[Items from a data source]
════════════════════

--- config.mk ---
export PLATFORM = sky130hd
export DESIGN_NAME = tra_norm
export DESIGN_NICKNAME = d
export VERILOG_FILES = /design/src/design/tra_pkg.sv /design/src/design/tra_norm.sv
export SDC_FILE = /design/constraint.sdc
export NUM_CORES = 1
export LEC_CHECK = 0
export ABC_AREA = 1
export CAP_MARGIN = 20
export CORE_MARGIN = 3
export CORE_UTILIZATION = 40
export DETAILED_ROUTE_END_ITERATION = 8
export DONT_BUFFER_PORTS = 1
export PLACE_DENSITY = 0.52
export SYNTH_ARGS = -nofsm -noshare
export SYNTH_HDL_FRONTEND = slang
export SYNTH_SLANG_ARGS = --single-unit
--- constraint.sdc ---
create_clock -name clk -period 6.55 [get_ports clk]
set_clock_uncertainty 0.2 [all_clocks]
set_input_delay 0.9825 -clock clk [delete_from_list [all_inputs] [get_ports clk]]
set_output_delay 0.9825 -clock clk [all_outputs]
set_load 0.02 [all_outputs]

════════════════════

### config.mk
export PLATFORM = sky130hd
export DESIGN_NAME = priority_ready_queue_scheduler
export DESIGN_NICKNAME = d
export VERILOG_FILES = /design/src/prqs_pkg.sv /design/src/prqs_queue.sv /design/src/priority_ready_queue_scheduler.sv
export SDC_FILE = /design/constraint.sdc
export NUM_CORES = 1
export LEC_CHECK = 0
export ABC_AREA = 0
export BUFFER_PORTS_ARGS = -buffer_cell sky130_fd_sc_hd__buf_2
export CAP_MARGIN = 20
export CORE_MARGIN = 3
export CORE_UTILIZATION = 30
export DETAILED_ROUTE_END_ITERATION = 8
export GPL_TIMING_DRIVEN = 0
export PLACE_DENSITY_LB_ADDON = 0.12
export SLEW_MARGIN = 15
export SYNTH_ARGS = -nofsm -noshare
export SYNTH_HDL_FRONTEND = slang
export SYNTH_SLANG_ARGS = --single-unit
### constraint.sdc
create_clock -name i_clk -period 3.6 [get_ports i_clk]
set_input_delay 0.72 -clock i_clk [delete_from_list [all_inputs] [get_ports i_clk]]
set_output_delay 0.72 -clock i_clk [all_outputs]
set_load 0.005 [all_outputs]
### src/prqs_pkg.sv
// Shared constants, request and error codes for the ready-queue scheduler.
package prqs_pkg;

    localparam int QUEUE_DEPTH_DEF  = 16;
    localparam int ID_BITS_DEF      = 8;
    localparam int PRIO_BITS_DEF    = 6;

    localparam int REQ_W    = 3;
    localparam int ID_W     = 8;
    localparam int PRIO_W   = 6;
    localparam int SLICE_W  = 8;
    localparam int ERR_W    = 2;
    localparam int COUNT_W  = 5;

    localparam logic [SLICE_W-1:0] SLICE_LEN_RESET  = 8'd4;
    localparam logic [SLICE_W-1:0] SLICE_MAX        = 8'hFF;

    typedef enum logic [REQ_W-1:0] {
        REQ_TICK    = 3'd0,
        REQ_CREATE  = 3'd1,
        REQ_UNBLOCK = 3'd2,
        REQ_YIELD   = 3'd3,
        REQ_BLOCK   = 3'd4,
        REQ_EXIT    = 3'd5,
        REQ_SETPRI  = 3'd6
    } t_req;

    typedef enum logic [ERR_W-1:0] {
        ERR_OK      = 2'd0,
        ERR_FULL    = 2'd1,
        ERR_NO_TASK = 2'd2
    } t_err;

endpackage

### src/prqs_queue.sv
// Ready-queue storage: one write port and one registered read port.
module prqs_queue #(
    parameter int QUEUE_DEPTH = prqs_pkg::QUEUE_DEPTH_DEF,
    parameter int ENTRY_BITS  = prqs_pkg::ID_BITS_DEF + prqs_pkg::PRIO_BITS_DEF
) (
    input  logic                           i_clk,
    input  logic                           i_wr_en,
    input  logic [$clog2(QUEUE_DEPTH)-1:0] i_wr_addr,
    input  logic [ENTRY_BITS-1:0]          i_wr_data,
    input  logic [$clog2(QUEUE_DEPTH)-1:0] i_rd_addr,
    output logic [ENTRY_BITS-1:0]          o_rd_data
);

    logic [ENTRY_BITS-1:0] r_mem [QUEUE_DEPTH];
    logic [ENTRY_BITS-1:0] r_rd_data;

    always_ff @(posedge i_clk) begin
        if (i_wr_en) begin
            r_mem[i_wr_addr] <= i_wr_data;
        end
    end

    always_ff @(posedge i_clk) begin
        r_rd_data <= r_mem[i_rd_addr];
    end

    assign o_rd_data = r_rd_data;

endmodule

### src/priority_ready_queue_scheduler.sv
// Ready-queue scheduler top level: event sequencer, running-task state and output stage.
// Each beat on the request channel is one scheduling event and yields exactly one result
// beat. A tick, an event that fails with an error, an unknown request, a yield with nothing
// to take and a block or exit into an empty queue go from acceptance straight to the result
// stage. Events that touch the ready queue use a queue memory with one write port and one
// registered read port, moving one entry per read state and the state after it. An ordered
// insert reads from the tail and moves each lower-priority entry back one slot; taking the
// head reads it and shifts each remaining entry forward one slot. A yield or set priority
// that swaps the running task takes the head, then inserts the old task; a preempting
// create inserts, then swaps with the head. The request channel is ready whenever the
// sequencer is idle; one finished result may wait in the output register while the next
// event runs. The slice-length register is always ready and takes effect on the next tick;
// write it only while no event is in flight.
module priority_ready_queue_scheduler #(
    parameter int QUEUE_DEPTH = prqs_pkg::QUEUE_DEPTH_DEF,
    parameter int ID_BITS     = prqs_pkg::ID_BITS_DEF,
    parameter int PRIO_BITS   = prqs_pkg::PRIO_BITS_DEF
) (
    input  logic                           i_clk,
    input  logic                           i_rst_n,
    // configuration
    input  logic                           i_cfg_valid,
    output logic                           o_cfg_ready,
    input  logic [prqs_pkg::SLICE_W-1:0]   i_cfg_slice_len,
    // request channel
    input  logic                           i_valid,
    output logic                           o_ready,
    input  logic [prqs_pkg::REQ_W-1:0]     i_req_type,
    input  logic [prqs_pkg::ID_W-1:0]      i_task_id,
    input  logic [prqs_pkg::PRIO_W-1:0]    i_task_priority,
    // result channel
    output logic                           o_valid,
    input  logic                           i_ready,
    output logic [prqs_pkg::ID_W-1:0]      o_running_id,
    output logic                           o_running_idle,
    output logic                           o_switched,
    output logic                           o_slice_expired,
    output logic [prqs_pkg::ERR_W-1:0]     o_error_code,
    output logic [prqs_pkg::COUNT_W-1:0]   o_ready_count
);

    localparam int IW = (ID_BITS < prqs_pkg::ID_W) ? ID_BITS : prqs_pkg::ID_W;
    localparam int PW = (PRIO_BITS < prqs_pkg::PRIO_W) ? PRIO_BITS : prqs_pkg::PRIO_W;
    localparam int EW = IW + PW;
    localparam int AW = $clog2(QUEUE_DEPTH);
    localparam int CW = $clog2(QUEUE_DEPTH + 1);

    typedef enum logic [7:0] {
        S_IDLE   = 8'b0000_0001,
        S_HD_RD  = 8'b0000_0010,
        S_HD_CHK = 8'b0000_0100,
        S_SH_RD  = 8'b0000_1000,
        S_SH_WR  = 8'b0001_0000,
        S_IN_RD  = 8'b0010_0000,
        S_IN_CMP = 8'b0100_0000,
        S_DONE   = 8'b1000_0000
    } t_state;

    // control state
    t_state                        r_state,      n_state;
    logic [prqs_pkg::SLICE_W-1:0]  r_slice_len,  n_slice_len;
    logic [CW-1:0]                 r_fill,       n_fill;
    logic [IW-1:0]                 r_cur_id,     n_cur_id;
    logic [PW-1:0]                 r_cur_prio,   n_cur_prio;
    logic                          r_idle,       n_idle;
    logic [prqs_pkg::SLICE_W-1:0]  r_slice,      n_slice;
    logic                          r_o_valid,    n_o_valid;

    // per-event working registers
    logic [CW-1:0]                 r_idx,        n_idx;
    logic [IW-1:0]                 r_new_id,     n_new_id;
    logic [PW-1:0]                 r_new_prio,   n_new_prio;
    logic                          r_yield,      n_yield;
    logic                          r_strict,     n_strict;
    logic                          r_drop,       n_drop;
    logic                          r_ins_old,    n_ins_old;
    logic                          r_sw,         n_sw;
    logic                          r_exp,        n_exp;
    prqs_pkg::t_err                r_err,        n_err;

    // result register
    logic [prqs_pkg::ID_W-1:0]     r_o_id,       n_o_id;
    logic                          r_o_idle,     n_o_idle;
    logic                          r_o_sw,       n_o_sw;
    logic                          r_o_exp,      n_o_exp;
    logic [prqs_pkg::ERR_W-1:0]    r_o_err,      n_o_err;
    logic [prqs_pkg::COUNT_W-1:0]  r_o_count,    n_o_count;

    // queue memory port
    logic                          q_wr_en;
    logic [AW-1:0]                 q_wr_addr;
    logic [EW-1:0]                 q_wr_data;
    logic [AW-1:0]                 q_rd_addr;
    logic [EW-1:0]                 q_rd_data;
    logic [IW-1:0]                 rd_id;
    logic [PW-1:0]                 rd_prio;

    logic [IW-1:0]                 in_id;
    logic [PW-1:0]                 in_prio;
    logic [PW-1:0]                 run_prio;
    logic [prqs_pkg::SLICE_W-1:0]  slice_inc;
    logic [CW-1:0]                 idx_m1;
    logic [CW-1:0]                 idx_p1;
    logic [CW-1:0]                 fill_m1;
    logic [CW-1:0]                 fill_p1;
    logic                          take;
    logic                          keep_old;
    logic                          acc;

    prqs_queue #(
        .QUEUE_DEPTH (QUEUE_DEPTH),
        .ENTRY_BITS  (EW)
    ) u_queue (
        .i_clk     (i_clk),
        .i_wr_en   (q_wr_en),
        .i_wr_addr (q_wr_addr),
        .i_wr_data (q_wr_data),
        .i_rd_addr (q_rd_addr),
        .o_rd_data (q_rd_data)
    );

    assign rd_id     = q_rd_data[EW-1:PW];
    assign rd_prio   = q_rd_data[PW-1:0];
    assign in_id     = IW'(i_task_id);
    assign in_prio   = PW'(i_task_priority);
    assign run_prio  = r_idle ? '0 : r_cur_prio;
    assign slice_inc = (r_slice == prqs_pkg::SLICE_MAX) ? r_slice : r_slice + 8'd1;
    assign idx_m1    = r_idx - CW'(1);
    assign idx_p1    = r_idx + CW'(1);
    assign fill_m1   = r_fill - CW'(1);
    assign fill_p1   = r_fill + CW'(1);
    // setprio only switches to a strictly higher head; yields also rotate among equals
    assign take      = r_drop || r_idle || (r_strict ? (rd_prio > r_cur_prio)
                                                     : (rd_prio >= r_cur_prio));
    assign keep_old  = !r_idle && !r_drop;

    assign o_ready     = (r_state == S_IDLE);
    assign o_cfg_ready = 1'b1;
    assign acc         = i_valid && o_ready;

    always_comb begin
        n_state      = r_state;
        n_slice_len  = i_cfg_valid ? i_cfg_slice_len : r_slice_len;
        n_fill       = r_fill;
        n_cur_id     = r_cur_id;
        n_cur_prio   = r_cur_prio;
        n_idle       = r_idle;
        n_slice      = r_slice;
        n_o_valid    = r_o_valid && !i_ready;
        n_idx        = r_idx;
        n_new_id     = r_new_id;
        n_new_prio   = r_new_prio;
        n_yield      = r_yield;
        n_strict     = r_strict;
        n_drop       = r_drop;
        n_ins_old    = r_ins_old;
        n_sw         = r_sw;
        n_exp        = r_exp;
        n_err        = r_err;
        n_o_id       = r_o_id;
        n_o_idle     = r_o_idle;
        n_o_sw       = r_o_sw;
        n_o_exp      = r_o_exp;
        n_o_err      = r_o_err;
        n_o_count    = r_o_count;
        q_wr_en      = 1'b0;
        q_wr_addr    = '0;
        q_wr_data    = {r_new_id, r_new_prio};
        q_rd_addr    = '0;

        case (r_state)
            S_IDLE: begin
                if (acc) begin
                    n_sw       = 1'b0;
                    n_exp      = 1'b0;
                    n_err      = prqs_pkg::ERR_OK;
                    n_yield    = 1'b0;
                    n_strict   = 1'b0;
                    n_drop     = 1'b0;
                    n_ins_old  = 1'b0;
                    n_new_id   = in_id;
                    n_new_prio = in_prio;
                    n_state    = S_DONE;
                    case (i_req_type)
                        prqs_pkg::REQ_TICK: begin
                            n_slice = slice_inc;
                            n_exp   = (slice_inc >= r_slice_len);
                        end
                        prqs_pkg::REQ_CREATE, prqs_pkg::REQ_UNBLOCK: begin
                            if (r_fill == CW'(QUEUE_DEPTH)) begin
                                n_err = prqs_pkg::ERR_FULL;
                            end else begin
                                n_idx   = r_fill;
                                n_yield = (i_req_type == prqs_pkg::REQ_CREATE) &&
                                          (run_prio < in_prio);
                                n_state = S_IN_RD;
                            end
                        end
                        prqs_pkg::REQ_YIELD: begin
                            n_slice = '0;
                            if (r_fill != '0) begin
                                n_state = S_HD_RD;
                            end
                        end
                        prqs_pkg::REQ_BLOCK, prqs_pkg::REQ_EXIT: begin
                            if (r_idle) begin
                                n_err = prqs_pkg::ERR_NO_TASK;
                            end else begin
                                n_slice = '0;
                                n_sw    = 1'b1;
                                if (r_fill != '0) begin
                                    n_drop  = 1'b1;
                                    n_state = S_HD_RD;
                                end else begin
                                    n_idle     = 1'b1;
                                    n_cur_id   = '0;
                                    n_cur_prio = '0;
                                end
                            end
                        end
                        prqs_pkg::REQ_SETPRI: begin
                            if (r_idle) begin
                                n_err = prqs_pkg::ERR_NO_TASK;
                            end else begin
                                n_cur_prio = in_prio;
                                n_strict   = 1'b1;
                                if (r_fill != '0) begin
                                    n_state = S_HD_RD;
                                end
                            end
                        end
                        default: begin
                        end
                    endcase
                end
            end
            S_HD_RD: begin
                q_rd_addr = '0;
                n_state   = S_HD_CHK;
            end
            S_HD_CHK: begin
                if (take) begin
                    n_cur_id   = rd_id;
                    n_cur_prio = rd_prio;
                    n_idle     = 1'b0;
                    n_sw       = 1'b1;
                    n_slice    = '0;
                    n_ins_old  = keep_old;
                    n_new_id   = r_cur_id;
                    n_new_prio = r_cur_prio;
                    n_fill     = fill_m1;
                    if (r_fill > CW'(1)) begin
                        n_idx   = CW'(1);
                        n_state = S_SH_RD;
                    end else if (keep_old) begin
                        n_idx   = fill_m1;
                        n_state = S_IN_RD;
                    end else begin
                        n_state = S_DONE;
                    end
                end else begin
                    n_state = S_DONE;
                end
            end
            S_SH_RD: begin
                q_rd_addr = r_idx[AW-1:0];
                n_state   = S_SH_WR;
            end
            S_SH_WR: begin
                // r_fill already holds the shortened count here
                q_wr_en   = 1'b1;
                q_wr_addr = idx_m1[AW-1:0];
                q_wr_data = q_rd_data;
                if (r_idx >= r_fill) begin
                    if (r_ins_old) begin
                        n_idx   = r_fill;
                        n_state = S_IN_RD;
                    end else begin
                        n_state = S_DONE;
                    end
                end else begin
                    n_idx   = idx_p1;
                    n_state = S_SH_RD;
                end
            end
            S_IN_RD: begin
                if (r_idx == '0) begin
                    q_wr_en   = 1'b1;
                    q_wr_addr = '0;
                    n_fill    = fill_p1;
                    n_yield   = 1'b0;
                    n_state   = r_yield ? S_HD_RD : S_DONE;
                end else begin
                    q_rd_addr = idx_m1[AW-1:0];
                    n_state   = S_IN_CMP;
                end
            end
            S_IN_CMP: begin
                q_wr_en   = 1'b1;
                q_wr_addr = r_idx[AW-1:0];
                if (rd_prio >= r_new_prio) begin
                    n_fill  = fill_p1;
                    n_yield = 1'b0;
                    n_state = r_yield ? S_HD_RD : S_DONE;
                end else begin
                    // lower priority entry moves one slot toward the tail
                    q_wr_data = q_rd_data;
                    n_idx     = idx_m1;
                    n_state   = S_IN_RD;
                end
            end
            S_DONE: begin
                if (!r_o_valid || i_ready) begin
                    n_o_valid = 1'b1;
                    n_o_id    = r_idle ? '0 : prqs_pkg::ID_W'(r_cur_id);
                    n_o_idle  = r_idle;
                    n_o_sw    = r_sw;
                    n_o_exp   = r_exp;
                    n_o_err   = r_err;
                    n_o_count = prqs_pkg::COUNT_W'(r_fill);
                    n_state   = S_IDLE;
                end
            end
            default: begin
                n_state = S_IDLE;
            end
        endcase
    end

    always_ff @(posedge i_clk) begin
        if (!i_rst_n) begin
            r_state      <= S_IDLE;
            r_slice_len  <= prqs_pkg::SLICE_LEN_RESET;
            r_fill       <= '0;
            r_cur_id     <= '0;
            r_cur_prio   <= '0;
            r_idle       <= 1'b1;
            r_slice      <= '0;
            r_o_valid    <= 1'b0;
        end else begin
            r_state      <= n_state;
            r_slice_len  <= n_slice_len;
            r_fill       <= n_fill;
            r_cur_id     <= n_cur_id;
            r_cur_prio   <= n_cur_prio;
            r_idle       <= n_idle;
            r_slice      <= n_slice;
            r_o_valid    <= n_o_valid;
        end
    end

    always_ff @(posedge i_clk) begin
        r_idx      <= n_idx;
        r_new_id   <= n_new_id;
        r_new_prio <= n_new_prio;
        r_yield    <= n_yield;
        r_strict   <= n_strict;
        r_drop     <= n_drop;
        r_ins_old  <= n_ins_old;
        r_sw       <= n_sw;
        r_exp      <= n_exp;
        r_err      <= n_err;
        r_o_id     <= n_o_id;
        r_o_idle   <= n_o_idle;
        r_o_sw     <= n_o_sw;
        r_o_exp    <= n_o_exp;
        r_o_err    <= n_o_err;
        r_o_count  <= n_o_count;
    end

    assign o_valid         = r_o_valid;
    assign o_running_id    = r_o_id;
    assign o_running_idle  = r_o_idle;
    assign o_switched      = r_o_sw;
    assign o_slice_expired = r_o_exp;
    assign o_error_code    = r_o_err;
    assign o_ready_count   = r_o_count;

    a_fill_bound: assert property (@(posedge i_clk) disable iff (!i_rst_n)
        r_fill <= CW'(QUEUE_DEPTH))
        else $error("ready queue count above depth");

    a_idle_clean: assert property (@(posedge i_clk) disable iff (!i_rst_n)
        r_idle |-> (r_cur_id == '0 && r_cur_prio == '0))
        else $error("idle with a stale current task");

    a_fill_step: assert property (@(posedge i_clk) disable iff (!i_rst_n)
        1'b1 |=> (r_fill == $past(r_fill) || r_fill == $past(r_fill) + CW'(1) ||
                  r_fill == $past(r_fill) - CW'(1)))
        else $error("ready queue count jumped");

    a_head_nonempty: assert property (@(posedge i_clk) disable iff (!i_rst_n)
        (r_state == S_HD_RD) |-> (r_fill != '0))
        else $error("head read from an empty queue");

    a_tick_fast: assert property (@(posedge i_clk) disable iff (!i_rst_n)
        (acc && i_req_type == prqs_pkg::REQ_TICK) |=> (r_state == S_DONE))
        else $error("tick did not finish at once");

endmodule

════════════════════

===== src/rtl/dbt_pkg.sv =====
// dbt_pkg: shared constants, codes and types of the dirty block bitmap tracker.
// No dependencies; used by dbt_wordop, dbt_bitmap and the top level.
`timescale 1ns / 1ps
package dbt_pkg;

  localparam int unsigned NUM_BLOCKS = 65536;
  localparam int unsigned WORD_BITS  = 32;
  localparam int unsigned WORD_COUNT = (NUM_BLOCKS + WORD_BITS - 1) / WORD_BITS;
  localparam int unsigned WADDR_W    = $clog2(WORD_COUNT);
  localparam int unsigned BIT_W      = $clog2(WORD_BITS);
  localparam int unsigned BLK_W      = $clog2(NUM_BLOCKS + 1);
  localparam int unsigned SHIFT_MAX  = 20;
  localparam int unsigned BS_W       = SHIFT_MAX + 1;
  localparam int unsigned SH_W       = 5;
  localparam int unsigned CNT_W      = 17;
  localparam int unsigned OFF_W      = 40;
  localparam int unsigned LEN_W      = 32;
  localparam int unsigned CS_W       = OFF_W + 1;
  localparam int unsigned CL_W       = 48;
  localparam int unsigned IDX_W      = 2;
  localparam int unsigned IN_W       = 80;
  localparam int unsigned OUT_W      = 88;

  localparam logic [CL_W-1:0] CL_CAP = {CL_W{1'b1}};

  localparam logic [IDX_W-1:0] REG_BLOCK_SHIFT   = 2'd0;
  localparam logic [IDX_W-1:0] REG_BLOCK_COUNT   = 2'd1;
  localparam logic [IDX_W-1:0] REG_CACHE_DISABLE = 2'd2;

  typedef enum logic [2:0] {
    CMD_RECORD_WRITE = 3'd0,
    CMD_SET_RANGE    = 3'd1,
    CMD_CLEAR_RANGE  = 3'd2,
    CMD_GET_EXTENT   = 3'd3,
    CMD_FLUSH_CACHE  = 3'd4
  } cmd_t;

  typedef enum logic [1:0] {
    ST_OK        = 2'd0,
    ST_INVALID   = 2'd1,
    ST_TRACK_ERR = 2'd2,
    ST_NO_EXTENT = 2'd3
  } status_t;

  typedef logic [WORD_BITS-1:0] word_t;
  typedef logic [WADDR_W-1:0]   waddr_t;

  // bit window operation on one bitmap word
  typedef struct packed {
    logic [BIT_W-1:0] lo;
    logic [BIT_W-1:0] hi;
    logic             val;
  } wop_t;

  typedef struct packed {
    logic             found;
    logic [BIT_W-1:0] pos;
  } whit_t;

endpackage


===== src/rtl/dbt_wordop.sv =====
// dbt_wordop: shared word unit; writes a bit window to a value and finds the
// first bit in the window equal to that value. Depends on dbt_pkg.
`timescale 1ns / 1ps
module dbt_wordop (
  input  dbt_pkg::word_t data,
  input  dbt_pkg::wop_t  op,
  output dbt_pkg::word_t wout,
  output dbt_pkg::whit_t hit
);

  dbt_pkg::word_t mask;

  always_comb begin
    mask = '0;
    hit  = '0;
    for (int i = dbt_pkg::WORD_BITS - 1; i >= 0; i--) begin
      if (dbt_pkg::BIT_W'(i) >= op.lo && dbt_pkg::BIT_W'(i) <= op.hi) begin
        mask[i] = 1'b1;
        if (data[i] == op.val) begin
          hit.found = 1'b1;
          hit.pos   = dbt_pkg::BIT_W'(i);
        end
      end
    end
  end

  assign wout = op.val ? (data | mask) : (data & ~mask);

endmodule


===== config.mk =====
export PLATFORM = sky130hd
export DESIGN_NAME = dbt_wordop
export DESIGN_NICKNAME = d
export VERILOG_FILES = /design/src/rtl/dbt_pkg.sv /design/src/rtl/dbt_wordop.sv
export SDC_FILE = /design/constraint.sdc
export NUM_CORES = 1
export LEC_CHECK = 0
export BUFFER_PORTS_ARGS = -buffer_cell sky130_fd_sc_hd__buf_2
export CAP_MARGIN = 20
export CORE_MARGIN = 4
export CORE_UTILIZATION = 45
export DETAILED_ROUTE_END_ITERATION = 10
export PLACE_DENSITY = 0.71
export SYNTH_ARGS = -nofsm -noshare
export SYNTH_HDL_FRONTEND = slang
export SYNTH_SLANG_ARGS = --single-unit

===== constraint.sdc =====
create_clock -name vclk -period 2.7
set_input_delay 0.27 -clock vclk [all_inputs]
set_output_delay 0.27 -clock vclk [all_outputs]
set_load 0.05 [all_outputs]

════════════════════

▸ What is needed: From the records above, extract exactly and only the lines that begin at the line with "exactly one result" and stop after the line with "it. An ordered".

▸ Task answer:
// Each beat on the request channel is one scheduling event and yields exactly one result
// beat. A tick, an event that fails with an error, an unknown request, a yield with nothing
// to take and a block or exit into an empty queue go from acceptance straight to the result
// stage. Events that touch the ready queue use a queue memory with one write port and one
// registered read port, moving one entry per read state and the state after it. An ordered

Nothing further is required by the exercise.